Records excerpted from a collection:
****************************************
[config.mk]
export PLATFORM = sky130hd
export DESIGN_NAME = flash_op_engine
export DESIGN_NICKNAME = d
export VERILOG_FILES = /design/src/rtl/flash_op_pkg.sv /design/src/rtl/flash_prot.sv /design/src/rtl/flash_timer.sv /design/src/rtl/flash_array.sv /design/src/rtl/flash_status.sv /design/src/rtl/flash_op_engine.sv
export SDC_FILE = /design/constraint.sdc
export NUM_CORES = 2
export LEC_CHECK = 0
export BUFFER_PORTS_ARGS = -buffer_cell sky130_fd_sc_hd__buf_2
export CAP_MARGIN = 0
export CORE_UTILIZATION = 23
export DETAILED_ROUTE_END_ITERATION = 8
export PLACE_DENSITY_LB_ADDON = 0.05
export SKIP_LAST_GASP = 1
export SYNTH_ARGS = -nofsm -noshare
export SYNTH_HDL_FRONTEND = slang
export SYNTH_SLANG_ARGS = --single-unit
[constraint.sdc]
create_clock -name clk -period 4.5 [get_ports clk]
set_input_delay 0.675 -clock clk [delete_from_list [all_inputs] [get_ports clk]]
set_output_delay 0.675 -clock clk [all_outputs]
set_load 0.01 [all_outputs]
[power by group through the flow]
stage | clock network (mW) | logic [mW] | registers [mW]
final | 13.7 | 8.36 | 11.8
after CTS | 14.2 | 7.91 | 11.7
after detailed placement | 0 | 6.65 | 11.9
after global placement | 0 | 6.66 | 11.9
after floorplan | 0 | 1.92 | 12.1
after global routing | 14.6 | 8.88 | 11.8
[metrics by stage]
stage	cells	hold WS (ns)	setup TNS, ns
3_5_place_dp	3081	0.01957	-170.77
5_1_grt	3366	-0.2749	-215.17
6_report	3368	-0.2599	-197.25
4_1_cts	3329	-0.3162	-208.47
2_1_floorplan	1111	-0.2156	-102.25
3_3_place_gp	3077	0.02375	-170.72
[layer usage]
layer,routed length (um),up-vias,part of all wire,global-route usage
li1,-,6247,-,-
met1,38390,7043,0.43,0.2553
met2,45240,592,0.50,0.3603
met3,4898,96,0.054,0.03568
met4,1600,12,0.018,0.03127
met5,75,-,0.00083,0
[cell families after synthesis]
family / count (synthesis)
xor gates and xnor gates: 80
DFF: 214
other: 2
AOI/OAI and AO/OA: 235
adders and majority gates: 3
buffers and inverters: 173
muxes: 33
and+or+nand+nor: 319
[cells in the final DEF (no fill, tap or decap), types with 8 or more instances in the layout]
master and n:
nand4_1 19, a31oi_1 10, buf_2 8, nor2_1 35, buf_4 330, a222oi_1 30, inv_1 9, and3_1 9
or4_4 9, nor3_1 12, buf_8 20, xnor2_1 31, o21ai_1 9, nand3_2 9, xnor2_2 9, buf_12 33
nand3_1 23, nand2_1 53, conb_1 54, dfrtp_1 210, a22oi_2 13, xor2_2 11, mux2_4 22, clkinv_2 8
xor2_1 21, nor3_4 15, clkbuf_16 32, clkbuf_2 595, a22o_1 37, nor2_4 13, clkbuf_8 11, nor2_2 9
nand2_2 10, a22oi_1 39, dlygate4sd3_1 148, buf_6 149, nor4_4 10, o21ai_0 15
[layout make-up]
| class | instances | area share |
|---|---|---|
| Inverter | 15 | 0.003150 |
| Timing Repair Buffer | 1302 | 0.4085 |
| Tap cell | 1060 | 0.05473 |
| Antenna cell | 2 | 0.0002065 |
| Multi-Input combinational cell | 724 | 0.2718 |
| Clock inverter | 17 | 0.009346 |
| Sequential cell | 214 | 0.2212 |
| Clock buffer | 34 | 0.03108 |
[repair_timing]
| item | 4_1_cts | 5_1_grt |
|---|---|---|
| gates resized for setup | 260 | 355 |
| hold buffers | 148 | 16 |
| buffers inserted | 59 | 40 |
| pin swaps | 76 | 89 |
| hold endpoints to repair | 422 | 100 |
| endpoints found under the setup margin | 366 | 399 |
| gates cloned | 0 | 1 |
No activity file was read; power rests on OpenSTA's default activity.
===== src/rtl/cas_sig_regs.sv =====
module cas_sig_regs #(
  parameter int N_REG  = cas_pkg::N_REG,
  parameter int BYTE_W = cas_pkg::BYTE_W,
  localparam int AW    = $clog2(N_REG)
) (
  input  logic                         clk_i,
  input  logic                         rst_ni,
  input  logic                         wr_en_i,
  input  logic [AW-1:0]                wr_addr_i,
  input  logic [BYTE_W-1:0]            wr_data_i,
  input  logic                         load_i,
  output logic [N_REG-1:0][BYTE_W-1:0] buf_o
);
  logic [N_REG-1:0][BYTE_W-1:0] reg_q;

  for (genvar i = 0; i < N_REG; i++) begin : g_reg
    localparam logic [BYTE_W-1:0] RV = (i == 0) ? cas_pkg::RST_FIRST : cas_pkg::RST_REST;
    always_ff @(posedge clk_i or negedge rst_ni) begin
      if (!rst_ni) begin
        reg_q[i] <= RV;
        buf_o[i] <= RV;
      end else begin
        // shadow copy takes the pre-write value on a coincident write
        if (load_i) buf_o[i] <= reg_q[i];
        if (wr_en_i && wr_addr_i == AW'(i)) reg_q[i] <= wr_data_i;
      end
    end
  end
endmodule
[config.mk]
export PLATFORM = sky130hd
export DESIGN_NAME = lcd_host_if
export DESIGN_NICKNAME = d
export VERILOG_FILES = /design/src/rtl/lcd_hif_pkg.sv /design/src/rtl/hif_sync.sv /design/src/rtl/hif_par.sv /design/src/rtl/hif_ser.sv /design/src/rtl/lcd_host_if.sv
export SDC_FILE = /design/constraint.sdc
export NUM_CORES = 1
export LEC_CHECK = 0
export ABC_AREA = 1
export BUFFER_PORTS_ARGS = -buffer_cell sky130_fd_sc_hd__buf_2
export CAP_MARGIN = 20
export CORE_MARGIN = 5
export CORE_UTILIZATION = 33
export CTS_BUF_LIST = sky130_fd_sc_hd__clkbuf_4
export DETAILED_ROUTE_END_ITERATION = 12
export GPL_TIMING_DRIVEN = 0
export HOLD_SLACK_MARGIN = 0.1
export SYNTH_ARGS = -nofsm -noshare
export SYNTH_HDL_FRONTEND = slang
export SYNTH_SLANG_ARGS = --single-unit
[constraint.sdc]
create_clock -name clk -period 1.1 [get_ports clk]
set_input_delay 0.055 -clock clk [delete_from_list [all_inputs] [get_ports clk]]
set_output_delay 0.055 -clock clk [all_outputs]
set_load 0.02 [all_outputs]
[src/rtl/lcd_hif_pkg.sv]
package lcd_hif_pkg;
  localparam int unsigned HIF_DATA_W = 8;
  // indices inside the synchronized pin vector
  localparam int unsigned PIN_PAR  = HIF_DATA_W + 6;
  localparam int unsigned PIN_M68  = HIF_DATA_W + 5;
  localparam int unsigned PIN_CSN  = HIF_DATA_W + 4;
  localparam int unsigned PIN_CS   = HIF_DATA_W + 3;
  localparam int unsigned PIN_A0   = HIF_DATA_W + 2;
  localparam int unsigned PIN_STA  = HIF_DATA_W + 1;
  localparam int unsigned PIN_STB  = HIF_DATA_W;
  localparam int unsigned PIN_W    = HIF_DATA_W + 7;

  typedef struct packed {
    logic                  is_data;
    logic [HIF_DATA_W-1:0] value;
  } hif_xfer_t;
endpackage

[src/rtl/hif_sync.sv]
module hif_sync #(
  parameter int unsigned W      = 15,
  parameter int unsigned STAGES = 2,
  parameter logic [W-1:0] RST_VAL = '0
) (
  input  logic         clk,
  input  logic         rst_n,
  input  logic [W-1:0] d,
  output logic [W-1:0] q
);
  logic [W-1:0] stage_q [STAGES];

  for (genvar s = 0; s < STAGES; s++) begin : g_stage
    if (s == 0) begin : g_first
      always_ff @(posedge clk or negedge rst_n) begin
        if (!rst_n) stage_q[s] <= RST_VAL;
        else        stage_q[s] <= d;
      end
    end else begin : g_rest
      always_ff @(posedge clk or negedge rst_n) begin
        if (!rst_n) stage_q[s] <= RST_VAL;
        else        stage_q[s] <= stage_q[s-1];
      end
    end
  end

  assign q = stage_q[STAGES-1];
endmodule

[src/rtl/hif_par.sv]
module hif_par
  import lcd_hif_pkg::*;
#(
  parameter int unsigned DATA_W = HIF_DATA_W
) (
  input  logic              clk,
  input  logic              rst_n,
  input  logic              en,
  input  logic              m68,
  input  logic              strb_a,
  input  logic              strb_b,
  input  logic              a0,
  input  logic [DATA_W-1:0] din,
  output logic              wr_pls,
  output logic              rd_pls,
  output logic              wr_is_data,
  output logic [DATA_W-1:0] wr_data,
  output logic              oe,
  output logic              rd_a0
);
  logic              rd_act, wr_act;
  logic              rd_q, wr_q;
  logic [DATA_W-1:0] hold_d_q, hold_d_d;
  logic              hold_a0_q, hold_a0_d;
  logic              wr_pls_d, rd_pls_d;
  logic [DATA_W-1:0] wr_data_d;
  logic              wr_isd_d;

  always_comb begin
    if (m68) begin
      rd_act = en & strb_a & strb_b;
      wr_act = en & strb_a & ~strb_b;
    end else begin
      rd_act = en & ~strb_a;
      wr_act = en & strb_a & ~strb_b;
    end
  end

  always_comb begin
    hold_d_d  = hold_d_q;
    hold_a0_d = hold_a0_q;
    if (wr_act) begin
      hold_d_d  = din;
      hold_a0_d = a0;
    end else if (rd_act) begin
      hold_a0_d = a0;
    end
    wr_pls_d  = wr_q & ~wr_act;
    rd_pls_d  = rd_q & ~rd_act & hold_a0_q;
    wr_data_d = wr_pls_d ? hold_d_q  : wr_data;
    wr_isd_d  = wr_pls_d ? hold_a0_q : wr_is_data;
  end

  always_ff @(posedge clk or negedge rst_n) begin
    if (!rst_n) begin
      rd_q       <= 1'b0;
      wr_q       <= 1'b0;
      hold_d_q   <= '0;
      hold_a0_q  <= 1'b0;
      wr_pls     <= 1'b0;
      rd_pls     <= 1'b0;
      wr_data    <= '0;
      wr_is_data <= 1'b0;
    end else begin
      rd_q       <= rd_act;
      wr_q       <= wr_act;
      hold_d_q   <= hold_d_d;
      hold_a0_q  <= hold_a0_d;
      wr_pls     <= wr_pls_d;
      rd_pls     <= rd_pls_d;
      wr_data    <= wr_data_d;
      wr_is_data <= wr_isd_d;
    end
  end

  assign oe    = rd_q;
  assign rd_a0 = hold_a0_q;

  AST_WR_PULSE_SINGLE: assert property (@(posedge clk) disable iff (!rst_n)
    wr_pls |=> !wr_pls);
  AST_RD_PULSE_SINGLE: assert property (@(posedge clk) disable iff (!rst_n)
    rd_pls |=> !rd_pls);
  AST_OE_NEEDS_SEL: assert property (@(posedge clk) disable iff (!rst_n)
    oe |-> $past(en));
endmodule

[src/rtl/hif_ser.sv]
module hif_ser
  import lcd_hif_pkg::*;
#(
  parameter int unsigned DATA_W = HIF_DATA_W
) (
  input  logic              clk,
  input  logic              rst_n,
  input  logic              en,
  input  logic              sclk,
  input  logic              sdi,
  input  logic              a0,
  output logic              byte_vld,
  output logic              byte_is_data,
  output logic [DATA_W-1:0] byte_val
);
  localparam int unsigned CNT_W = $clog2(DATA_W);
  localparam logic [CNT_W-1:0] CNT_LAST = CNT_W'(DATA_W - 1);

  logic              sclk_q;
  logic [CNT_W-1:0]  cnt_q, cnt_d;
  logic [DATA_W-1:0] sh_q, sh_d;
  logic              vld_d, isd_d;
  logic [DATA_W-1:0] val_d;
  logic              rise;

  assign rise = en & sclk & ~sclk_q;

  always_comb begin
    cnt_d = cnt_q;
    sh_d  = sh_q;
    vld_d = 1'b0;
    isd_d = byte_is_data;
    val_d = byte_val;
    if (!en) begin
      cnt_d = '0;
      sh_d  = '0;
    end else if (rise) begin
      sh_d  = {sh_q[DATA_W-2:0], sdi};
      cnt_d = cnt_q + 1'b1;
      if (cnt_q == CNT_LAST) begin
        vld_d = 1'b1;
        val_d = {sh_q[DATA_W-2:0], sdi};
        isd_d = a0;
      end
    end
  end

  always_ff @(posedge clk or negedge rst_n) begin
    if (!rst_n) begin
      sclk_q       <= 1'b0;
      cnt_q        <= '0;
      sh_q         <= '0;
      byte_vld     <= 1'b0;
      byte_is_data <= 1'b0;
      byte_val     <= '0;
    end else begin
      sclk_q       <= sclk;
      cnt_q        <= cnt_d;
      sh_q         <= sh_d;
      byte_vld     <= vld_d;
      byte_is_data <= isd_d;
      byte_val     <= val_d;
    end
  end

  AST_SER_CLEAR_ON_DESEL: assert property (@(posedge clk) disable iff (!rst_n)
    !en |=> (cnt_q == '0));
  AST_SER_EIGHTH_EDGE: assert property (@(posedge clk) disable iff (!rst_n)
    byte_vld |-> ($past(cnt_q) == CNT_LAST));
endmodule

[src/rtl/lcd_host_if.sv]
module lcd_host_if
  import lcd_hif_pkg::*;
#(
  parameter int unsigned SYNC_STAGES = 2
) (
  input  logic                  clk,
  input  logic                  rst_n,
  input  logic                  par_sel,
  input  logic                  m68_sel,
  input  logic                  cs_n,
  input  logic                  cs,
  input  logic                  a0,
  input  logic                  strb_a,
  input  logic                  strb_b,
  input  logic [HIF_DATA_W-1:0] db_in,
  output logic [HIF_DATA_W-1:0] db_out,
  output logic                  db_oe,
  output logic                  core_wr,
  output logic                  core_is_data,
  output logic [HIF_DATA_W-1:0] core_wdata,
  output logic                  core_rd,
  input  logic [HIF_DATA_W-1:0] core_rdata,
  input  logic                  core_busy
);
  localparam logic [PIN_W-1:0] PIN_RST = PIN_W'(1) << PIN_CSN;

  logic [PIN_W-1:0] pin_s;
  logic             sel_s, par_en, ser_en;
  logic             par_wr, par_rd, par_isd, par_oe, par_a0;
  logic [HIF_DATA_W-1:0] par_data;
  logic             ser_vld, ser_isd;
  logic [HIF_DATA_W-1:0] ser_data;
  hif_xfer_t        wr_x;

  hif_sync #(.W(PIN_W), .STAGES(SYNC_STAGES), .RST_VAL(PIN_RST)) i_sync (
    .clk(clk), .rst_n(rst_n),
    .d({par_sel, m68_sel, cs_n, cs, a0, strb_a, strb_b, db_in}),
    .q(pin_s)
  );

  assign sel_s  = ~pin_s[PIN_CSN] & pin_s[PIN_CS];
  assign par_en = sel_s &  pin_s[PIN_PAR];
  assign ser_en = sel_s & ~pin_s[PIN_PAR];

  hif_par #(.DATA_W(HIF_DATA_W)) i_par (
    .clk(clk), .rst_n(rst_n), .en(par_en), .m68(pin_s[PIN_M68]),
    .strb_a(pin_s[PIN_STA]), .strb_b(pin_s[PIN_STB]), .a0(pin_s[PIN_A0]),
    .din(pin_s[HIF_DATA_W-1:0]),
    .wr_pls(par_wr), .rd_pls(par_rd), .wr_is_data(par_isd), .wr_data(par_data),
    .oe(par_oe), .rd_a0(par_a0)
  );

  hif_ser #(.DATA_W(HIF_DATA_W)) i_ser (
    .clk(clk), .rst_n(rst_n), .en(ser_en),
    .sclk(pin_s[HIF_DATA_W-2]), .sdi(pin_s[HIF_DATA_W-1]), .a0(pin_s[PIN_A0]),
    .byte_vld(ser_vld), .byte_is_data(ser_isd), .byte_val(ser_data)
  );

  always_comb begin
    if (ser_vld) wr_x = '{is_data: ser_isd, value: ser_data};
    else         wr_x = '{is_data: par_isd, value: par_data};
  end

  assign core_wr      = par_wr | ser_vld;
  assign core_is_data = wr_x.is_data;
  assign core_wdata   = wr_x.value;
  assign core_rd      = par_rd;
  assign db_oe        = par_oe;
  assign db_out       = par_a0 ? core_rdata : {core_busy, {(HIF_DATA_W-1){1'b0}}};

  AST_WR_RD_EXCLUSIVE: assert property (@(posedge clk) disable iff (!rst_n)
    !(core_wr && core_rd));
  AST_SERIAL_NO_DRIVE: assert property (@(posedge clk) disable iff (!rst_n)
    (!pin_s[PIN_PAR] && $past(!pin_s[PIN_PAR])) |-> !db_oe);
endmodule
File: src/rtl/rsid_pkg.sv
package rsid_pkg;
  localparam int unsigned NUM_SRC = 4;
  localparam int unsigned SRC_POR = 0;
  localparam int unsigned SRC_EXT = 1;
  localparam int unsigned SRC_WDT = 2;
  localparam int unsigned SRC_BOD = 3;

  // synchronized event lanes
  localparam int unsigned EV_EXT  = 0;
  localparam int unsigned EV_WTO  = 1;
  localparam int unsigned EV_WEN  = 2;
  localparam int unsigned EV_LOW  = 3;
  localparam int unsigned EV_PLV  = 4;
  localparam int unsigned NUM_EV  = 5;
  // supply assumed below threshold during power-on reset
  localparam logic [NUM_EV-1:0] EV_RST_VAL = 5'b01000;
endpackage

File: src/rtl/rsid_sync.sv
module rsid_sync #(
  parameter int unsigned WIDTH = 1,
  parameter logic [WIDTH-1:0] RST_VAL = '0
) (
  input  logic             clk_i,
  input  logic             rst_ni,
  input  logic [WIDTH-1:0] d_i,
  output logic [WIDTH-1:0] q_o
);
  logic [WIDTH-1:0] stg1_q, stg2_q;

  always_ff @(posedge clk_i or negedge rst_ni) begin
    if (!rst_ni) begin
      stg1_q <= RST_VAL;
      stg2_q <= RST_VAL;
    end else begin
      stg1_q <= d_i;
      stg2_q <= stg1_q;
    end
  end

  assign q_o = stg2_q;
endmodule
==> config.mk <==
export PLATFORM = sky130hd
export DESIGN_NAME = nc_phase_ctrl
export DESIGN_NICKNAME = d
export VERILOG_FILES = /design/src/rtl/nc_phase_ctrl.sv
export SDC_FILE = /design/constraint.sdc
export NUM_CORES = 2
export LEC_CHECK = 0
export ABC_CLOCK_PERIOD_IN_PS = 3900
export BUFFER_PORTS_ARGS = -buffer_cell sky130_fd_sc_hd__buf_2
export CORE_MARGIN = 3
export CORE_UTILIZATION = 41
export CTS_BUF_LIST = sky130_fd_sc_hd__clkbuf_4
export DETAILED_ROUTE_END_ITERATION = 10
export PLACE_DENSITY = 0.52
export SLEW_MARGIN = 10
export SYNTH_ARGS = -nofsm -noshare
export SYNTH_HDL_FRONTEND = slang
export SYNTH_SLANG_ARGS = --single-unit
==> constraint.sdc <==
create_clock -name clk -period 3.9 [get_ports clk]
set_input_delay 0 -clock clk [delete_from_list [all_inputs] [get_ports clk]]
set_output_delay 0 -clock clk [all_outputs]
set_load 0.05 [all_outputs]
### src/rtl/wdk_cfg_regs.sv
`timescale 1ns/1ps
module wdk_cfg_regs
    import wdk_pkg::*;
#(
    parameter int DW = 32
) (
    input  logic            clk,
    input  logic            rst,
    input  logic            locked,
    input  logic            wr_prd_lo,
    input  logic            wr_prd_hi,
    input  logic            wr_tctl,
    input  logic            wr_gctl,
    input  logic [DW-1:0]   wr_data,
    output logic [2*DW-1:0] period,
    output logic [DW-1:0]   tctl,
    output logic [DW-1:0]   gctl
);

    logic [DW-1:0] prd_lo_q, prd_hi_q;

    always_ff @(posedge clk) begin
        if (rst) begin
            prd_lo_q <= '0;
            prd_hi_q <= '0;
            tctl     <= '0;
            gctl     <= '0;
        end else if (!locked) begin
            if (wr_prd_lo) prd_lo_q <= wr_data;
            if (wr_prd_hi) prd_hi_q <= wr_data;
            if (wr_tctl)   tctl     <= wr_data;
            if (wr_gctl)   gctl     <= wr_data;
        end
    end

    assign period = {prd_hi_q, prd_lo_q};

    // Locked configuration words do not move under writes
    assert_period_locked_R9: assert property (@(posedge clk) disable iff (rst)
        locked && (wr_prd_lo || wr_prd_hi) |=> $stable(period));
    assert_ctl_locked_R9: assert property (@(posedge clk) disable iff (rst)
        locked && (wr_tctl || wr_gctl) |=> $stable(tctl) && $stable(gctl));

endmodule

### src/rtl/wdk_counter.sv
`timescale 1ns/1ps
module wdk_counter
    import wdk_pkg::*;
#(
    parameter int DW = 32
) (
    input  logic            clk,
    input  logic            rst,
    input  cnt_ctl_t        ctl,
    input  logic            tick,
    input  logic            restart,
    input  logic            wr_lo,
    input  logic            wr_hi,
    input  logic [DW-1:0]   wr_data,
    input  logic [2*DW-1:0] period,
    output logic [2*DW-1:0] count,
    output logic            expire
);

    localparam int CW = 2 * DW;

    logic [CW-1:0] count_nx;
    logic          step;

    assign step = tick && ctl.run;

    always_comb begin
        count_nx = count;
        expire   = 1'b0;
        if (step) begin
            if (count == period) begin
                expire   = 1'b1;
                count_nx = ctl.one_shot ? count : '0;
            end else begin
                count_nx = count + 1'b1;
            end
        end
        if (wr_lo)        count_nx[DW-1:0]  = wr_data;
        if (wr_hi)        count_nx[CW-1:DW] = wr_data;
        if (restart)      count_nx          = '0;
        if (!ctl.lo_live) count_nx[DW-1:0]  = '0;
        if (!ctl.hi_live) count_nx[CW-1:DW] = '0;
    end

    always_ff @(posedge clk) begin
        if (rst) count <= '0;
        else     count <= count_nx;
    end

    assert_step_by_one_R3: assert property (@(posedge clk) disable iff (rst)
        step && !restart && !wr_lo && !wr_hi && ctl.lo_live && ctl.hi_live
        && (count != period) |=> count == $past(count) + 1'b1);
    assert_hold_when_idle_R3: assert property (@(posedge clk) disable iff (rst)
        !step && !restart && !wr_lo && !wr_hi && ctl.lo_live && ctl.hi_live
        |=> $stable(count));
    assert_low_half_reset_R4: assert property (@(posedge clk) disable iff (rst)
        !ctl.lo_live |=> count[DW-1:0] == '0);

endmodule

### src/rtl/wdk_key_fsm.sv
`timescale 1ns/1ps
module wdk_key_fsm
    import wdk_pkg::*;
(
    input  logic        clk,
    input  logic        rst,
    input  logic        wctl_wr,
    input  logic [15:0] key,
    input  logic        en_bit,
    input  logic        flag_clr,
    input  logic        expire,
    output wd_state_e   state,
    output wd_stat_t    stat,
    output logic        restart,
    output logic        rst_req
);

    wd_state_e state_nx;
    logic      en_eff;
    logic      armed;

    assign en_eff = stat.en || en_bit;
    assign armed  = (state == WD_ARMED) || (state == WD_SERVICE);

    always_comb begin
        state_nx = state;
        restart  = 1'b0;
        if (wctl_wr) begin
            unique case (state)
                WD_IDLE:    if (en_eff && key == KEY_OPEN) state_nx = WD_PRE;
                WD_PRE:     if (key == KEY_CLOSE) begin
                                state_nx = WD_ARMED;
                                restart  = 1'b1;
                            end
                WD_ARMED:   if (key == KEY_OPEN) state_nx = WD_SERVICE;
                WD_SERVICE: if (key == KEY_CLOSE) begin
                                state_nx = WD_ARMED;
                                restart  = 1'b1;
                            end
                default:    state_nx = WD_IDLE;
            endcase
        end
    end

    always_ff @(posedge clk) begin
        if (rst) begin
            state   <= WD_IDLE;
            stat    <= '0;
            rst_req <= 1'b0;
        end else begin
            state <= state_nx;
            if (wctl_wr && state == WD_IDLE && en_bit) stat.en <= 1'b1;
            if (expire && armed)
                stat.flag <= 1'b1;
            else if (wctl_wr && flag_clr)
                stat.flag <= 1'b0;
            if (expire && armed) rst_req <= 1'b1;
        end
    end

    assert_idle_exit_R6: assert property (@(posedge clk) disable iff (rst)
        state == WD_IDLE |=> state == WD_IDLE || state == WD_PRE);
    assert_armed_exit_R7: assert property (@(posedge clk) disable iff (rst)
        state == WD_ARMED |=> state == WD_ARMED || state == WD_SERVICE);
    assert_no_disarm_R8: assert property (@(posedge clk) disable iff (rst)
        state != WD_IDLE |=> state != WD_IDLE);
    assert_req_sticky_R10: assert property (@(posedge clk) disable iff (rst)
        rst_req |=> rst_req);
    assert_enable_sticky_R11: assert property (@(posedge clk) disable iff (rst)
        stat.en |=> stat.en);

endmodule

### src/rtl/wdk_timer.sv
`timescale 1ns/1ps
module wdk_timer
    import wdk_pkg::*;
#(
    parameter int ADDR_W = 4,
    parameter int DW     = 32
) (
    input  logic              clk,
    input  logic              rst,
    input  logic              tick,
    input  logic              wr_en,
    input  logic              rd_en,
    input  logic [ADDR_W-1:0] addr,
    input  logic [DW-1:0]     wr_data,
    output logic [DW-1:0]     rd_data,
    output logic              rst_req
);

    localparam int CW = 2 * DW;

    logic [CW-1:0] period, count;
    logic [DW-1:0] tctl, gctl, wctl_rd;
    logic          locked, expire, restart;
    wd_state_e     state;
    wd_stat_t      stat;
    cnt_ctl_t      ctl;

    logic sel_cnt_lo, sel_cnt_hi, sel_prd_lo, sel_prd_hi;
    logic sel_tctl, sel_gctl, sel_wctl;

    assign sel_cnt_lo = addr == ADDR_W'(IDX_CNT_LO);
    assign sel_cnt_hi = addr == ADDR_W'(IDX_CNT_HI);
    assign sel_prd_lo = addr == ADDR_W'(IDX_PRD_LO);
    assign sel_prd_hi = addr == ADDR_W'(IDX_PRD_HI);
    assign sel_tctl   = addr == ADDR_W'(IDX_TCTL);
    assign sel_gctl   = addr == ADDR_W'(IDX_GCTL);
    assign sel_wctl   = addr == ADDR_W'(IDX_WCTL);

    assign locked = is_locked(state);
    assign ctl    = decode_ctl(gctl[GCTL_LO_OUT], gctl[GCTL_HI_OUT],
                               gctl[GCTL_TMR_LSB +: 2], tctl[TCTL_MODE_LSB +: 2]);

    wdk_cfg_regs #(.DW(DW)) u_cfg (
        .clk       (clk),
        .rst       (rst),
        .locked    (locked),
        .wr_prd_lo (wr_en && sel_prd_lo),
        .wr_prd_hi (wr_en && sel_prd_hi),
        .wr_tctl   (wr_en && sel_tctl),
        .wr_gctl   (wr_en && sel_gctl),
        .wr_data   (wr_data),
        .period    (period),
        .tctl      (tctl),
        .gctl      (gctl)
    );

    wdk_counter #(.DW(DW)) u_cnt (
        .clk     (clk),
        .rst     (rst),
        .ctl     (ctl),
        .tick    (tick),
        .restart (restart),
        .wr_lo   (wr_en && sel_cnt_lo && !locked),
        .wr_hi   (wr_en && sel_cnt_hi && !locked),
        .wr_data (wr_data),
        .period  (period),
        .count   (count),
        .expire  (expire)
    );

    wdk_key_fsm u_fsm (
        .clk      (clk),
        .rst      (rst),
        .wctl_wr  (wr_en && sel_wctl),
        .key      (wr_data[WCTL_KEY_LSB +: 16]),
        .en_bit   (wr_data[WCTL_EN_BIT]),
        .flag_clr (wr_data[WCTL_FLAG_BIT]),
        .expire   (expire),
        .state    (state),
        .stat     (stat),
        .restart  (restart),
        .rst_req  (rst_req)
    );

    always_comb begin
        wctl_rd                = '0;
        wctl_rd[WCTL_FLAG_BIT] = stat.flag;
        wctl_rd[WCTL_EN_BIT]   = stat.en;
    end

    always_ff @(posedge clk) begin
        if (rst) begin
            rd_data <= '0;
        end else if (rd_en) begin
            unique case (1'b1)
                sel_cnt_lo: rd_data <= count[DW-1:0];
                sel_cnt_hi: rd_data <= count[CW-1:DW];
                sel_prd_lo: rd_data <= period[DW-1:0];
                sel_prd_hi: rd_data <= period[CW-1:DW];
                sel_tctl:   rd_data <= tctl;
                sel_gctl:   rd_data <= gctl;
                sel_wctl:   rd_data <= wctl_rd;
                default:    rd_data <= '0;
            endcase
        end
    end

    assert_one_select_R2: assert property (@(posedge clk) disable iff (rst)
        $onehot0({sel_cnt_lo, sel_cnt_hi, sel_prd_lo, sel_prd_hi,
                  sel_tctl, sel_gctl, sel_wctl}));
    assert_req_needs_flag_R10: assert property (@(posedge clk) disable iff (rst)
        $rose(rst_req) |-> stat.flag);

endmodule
****************************************
• **Activity**: Please write out, exactly as they appear above, only the lines in the stretch from the line with "[power by group through the flow]" through the line with "[layer usage]".

• **Answer to this task**:
[power by group through the flow]
stage | clock network (mW) | logic [mW] | registers [mW]
final | 13.7 | 8.36 | 11.8
after CTS | 14.2 | 7.91 | 11.7
after detailed placement | 0 | 6.65 | 11.9
after global placement | 0 | 6.66 | 11.9
after floorplan | 0 | 1.92 | 12.1
after global routing | 14.6 | 8.88 | 11.8
[metrics by stage]
stage	cells	hold WS (ns)	setup TNS, ns
3_5_place_dp	3081	0.01957	-170.77
5_1_grt	3366	-0.2749	-215.17
6_report	3368	-0.2599	-197.25
4_1_cts	3329	-0.3162	-208.47
2_1_floorplan	1111	-0.2156	-102.25
3_3_place_gp	3077	0.02375	-170.72
[layer usage]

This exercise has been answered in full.